尹幽月幫邢墨淵拔針時,順便叮囑了一句。
她將吊瓶收起放回醫藥箱,一轉頭,就看到邢墨淵直直地盯著自己。
尹幽月皺了皺眉,不解道:
“我臉上有花嗎?”
尹幽月也知道自己此時一點不好看,雖然臉上的紅點消了不少,但皮膚還是偏暗黃,還需要調理一兩個月才能有明顯的效果。
她可不信邢墨淵會看上自己這張臉,而且邢墨淵的臉上雖沒有什麽表情,眼裏卻似乎在沉思著什麽。
邢墨淵被尹幽月拉回神,看著她清澈見底的眼神,微微握拳。
“我的毒已解,可否隨我去見見我友人?”
邢墨淵看著尹幽月帶著些疲憊的臉色,知道她需要休息,但他不能在這裏留幾日了,離去前,需要確定那人的安危。
尹幽月心裏不知是何滋味,毒才解完,就迫不及待要自己去幫他在意的那人,好似自己身上的毒,還沒有那人的病重要,說邢墨淵心裏沒那人,誰會信。
“好啊。

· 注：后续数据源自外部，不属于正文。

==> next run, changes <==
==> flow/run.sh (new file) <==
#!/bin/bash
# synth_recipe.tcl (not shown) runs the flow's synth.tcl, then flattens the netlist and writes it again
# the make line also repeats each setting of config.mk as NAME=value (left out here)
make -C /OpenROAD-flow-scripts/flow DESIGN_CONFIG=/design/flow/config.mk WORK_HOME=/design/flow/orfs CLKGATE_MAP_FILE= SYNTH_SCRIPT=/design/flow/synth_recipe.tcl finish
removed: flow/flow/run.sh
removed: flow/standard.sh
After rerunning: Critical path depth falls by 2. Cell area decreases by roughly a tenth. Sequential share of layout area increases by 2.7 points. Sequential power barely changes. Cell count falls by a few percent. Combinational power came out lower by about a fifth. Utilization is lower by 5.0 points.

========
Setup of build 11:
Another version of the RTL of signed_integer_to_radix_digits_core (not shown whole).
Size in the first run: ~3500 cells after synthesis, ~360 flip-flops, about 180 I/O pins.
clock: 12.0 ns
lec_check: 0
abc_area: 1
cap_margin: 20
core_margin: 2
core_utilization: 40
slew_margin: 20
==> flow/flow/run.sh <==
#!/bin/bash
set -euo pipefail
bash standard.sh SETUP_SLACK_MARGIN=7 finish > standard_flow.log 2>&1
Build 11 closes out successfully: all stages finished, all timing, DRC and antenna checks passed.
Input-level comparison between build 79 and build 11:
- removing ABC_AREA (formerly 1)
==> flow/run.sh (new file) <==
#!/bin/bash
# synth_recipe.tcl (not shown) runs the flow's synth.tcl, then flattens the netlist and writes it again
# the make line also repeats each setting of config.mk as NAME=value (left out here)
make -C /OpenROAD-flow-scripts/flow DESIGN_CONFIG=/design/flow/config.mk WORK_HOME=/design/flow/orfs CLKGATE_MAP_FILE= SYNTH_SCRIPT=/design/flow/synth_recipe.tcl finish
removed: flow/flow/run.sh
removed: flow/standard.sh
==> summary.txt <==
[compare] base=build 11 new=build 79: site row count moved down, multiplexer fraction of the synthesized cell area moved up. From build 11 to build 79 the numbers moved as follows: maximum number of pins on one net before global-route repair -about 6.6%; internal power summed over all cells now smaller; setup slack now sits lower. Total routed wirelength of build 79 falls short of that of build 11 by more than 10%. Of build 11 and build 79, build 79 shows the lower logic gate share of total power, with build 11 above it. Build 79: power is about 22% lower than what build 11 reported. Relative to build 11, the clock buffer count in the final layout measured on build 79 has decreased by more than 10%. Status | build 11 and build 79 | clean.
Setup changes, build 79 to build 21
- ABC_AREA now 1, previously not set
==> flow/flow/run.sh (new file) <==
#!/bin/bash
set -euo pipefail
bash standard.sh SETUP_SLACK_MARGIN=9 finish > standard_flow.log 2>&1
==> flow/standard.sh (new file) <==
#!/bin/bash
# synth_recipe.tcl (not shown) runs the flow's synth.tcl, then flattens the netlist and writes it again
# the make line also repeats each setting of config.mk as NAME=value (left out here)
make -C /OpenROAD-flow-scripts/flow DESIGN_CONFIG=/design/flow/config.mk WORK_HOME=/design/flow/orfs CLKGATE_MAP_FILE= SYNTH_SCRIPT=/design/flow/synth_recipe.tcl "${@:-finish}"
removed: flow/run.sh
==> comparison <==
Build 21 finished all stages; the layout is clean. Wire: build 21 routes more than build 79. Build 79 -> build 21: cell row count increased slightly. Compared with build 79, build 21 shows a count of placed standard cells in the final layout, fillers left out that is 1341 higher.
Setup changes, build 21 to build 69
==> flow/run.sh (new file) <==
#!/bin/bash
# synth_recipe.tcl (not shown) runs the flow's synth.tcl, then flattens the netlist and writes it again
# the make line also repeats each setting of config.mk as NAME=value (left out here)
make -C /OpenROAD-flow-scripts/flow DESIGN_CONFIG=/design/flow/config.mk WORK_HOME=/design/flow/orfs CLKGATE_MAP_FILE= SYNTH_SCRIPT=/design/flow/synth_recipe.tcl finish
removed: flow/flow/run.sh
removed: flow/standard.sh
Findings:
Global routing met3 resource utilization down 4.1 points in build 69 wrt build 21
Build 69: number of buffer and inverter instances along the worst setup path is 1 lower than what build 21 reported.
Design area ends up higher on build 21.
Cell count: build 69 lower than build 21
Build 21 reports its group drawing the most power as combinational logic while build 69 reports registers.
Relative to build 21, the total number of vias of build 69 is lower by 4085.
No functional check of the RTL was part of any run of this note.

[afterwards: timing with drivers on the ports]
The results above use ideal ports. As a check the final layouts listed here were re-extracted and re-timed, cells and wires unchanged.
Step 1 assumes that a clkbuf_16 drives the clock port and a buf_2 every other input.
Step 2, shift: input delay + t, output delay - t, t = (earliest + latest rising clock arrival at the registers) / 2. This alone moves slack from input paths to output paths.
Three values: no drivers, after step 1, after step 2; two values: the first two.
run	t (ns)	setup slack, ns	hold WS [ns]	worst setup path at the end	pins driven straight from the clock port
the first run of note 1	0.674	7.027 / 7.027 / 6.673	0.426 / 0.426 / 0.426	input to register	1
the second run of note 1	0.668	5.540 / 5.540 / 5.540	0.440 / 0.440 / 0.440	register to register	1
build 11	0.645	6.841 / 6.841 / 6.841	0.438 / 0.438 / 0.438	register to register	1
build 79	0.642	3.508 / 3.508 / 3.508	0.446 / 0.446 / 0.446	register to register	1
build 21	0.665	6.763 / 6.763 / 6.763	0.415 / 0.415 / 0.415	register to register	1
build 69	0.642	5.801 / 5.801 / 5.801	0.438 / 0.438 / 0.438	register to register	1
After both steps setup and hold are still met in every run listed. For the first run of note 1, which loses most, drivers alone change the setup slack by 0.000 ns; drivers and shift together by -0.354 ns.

”
尹幽月笑著回答,她也想看看,能讓邢墨淵如此重視的人,會有多傾國傾城。
翌日一早。
汴河城荒廢的破廟。
尹幽月站在破廟門口,一臉茫然:
“你讓你心上人就住這種地方?”
心上人?
邢一和龔玉玲驚訝地看向尹幽月,什麽鬼心上人?
邢墨淵也微微蹙眉,似乎難以理解尹幽月的話。
尹幽月摸了摸鼻子,估計對方身份太特殊,可能是公主之類的,幹咳一聲道:
“人在哪裏,我們進去吧。”
邢一和龔玉玲忙帶著人從牆頭翻過去,走進去後,發現這裏麵倒是幹淨整潔,到了房門口時,她突然有些緊張,也不知是為什麽。
邢一不知尹幽月的想法,倏地打開門。
尹幽月霎時便和裏麵穿著裏衣,側躺在塌上拿著書的英俊青年對上了眼。
“你喜歡的竟然是個男的?”尹幽月看到那青年,下意識地對邢墨淵脫口而出。
整座破廟都陷入了一股詭異的寂靜之中。
邢一和龔玉玲目瞪口呆地看著尹幽月,尹大小姐在想什麽呢,該不會以為自家主上金屋藏嬌吧?!
邢墨淵更是緊緊蹙著眉,看看尹幽月,又看看裏頭愣住的青年,竟情緒化地露出一絲嫌棄。
穿著裏衣的青年回神後,饒有興致地看向尹幽月,似笑非笑道:
“邢皇叔,這便是你委身的女巾幗?當真有趣。”
尹幽月一看他們難以言喻的表情,便知道自己之前有些失禮。
看來她之前完全猜錯了,以為邢墨淵心心念念想讓她治的人,定是自己的心上人,如今看來,兩人長得也不像,對視起來沒有一絲曖昧,這是好友?
還有……邢皇叔?!邢墨淵是個王爺?那人是皇子?
最重要的是,裏麵這人為什麽叫自己女巾幗?
尹幽月腦袋一團麻,看到眼前的是男子後,心裏竟莫名鬆了口氣。
這時,裏麵的青年似笑非笑地對尹幽月開口了:
“之前邢一說邢皇叔給女子當男寵時,本宮便很想見見哪家貴女如此有魅力。能讓邢皇叔傾心。能與邢皇叔在一起的女子,定是女中豪傑。今日一見,果然不同凡響,語出驚人,令人過目不忘。”